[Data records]
++++++++
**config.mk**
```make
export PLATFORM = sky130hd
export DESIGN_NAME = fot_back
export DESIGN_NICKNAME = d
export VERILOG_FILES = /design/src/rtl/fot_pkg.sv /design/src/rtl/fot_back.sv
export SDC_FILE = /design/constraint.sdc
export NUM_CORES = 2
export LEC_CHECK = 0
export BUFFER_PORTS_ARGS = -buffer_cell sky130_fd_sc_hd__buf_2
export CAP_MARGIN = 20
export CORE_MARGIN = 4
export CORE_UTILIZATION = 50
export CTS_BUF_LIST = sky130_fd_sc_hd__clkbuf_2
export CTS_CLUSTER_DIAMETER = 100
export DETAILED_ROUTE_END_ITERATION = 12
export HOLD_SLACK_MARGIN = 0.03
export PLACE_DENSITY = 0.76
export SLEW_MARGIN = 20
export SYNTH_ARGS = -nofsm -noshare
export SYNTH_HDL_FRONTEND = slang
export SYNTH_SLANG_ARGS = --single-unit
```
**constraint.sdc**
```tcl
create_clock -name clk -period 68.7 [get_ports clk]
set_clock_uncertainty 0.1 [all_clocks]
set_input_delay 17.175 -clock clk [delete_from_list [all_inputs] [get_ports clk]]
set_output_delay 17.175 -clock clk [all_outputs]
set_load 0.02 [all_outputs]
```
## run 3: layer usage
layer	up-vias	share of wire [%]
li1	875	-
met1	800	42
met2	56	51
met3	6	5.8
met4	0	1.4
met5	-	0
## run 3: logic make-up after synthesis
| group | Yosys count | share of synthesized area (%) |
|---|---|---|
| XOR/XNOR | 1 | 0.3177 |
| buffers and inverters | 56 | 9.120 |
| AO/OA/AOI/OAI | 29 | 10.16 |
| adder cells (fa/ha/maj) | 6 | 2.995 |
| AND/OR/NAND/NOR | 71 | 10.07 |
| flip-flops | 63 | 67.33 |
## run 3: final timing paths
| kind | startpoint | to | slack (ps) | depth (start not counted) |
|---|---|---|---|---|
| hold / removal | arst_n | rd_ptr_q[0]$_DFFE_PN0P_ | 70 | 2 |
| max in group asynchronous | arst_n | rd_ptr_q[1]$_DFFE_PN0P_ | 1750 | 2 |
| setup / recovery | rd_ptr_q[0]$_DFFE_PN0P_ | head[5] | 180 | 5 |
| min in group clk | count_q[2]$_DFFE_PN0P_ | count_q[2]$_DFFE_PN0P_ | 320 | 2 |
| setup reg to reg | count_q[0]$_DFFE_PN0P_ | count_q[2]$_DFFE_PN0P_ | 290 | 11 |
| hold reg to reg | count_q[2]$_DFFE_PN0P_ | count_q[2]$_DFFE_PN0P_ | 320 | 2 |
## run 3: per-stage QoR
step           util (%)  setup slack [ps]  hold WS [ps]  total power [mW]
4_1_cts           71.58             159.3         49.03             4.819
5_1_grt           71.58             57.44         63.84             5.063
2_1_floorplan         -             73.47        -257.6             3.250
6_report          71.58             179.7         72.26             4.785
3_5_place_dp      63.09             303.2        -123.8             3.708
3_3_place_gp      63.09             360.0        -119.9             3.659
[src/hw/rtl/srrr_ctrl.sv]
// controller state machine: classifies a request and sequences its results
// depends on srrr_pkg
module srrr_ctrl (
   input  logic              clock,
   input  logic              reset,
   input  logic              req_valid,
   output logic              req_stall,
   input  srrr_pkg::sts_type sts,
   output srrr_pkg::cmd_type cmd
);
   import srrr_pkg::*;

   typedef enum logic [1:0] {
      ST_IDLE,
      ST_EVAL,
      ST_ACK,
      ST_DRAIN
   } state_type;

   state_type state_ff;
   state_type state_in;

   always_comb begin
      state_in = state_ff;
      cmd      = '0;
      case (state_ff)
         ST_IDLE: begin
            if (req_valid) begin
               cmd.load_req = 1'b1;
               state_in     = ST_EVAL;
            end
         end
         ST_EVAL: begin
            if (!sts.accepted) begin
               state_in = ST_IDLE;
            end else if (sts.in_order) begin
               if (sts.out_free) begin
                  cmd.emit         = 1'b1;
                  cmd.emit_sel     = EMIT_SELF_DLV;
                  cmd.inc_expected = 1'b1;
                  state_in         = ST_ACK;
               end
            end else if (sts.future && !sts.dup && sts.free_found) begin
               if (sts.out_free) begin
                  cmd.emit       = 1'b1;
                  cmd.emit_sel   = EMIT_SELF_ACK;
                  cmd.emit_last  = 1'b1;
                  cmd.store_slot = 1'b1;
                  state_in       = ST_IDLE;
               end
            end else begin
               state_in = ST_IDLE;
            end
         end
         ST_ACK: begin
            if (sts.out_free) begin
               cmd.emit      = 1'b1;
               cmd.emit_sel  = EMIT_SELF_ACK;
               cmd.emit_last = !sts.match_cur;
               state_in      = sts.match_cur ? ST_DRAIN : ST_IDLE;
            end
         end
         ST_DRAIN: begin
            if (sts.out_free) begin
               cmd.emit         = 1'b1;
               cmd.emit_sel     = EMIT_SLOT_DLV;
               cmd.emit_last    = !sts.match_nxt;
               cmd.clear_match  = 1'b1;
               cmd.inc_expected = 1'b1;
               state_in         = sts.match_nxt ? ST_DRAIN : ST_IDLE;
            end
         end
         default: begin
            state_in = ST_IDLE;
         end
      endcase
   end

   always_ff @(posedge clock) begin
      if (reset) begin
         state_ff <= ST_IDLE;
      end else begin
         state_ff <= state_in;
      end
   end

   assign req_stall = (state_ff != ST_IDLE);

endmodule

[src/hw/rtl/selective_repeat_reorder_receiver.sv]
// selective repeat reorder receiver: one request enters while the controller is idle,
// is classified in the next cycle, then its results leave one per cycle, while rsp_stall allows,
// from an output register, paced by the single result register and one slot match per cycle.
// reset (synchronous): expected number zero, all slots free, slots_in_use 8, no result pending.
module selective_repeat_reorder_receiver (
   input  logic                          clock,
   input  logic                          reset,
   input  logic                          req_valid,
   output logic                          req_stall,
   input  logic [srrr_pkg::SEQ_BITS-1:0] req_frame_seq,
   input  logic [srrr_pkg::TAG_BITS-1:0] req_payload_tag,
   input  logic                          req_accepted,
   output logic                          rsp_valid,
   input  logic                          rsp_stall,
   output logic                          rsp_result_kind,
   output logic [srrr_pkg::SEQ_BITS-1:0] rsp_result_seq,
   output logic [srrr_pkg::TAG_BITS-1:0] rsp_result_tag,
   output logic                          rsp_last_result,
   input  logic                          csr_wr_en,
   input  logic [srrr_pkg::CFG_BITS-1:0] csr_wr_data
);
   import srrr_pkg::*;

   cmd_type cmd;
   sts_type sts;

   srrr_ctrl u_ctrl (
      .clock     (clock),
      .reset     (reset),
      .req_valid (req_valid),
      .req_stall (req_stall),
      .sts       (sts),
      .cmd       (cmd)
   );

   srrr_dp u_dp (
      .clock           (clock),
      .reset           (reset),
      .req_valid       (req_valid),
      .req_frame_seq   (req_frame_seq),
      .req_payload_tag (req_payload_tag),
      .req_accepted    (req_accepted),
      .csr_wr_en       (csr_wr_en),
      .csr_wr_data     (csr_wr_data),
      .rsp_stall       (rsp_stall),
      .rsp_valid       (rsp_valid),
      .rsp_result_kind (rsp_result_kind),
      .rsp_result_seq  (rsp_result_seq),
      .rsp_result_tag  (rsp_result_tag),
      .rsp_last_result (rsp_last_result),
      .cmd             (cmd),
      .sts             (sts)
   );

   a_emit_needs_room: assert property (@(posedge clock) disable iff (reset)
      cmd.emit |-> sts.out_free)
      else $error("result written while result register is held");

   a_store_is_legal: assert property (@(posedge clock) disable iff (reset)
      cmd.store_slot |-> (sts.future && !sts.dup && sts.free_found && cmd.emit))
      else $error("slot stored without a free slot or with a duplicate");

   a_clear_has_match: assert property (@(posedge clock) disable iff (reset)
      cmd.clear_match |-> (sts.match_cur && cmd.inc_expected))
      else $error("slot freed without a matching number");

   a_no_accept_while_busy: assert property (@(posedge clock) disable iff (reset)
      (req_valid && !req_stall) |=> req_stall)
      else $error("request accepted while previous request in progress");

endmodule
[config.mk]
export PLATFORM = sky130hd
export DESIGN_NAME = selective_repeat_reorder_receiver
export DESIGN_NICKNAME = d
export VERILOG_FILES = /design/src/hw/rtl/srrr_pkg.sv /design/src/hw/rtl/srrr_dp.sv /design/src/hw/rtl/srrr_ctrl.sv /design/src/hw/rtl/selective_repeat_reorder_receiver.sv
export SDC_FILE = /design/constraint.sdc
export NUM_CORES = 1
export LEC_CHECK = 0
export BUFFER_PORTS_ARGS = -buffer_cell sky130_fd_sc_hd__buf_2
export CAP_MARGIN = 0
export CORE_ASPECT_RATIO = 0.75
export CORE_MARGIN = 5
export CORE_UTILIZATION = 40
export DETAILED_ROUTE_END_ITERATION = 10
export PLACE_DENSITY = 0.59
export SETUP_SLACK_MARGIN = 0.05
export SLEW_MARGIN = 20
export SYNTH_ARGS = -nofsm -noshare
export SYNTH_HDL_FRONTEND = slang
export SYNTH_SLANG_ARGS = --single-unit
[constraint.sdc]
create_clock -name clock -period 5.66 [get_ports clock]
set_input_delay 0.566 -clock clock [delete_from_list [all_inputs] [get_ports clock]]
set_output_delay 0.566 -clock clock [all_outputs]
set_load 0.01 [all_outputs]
++++++++
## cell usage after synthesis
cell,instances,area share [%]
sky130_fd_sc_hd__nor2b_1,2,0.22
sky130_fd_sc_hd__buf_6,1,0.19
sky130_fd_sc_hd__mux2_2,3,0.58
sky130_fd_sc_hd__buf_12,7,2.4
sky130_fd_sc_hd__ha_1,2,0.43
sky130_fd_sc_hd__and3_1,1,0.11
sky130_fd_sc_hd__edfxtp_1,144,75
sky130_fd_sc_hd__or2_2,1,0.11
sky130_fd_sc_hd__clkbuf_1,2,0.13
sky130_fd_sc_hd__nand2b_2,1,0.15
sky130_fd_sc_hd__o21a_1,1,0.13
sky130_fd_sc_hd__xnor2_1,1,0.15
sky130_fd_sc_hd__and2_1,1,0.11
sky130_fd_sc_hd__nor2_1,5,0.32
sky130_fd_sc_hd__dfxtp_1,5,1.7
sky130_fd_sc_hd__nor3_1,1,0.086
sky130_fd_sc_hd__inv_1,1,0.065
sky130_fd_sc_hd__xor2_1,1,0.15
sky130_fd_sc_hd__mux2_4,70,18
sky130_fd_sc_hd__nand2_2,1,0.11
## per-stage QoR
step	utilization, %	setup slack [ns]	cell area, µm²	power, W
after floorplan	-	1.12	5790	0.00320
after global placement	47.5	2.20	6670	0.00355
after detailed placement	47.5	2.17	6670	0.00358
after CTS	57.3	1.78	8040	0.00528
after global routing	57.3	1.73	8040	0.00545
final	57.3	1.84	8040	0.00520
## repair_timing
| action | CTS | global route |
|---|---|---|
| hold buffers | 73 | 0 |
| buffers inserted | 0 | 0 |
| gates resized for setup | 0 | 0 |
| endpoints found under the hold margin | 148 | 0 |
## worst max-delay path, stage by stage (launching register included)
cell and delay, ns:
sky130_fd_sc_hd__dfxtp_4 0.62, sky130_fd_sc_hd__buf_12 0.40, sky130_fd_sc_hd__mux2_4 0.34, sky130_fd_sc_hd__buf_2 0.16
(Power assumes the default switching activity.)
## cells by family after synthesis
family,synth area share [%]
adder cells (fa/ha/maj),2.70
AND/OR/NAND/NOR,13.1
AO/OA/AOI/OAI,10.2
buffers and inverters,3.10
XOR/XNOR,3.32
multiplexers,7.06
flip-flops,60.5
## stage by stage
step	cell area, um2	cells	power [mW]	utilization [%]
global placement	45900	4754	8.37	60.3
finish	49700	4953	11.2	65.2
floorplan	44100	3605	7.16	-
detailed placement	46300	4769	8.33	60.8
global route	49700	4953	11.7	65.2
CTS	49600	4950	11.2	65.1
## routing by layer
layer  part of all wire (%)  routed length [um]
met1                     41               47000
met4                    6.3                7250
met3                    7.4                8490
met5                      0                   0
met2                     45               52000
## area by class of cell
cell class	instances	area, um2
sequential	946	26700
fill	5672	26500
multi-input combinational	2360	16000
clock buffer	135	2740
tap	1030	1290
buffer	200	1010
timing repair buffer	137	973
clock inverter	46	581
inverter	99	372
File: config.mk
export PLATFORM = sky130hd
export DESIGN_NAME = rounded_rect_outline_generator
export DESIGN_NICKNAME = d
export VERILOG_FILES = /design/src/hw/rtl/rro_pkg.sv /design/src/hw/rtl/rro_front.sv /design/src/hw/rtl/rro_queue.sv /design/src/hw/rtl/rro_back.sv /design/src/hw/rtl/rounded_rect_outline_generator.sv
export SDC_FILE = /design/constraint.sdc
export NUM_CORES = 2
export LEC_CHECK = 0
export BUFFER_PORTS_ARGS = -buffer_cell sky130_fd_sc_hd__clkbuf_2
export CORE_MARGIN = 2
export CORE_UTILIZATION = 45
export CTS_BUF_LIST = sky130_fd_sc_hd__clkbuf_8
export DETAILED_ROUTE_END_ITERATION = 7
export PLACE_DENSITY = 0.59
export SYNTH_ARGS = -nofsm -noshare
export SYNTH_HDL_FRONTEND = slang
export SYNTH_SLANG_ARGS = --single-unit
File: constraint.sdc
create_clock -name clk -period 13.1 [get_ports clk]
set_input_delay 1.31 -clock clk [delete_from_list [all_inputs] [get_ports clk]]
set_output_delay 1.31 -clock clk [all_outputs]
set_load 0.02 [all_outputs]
++++++++
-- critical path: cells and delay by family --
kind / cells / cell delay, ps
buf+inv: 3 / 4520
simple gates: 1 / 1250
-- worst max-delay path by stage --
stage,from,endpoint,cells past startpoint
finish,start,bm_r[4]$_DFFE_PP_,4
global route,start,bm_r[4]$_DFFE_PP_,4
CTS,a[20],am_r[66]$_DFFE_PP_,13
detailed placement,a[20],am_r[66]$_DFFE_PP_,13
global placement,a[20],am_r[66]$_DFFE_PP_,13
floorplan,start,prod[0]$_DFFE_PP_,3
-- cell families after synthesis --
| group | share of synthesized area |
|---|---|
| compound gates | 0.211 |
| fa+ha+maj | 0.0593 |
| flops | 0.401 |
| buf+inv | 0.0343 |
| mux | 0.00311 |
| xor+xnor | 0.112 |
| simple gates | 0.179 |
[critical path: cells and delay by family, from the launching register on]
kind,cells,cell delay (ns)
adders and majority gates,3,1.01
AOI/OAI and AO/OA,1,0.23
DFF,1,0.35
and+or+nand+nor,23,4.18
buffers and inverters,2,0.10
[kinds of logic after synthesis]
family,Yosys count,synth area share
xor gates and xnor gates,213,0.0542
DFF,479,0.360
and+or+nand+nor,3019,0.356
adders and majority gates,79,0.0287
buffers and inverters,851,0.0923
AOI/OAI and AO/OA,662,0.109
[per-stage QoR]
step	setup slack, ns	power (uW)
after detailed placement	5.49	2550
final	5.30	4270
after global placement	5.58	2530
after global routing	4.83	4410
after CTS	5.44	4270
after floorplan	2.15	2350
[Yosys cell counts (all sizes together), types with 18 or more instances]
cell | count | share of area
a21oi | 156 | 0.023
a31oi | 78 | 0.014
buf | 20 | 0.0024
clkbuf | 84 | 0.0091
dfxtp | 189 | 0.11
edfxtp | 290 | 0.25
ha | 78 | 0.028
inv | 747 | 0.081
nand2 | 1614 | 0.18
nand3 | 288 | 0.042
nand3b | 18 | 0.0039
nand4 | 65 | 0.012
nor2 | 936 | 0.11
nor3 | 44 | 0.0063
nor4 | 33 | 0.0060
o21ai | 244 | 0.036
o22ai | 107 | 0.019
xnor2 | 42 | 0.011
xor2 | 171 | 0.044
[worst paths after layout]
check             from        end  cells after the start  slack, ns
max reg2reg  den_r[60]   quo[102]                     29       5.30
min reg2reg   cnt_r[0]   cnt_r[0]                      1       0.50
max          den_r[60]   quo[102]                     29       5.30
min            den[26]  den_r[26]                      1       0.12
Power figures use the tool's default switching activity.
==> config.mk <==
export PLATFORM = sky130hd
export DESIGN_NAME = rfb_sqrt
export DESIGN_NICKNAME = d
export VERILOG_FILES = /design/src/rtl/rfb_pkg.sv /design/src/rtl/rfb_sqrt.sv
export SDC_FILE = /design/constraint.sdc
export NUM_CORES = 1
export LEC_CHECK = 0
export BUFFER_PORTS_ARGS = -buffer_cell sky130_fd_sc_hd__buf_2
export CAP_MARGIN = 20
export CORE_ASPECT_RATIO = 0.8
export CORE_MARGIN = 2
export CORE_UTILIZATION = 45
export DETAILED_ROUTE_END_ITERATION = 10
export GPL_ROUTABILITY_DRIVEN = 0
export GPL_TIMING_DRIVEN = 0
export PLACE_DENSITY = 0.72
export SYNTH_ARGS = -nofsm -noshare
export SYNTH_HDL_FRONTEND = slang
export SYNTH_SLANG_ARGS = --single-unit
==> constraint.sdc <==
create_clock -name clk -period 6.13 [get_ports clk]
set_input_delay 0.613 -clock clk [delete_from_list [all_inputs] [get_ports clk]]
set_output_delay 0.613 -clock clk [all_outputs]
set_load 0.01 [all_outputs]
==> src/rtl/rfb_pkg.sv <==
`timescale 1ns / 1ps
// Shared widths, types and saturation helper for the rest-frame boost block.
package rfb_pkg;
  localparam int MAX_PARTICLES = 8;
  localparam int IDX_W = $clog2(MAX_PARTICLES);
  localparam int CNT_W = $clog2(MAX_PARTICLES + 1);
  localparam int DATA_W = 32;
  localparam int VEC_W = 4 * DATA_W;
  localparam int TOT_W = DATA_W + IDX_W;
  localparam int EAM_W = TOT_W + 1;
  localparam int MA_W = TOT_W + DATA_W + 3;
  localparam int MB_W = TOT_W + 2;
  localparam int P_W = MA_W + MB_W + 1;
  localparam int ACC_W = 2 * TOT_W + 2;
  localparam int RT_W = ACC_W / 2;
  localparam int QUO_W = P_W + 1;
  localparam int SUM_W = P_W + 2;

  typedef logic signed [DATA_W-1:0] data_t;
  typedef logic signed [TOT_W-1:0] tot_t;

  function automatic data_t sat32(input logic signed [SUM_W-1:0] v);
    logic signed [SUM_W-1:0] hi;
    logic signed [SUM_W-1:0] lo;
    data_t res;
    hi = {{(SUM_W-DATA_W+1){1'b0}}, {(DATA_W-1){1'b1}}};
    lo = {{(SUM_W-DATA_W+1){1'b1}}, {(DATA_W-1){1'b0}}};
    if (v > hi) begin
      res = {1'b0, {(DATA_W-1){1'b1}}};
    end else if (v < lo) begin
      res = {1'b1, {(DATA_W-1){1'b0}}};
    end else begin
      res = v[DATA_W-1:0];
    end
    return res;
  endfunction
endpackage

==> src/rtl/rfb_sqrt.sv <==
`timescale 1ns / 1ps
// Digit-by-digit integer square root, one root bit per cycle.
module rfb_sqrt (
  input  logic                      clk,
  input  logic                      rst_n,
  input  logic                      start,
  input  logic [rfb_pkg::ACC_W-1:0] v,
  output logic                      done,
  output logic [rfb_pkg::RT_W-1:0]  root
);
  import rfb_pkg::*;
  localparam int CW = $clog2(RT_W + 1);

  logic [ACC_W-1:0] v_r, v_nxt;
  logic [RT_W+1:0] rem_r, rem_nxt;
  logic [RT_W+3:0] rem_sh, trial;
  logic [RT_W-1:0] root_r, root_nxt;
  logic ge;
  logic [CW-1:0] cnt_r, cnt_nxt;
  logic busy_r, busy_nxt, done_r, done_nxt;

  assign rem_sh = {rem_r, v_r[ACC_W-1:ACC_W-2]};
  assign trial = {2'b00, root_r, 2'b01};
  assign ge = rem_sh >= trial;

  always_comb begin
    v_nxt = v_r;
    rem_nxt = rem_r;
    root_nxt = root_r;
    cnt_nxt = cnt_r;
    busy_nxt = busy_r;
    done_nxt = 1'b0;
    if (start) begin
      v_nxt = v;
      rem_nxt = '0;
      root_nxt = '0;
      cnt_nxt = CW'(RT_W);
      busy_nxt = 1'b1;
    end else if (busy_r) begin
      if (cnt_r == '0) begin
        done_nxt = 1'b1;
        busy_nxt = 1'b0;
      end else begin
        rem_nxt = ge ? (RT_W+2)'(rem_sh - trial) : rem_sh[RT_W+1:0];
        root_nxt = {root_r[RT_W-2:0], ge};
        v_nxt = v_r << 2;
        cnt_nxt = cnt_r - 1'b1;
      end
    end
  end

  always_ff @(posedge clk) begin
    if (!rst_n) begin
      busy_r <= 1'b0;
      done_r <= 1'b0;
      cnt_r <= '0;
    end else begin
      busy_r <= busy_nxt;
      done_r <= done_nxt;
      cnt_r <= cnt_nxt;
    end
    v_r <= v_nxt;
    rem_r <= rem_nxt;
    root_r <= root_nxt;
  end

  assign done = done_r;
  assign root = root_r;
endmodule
++++++++
Above are the entries. Output exactly the lines beginning with the line that has "and+or+nand+nor,3019,0.356" and ending with the line that has "ha | 78 | 0.028".

**Reply:**
and+or+nand+nor,3019,0.356
adders and majority gates,79,0.0287
buffers and inverters,851,0.0923
AOI/OAI and AO/OA,662,0.109
[per-stage QoR]
step	setup slack, ns	power (uW)
after detailed placement	5.49	2550
final	5.30	4270
after global placement	5.58	2530
after global routing	4.83	4410
after CTS	5.44	4270
after floorplan	2.15	2350
[Yosys cell counts (all sizes together), types with 18 or more instances]
cell | count | share of area
a21oi | 156 | 0.023
a31oi | 78 | 0.014
buf | 20 | 0.0024
clkbuf | 84 | 0.0091
dfxtp | 189 | 0.11
edfxtp | 290 | 0.25
ha | 78 | 0.028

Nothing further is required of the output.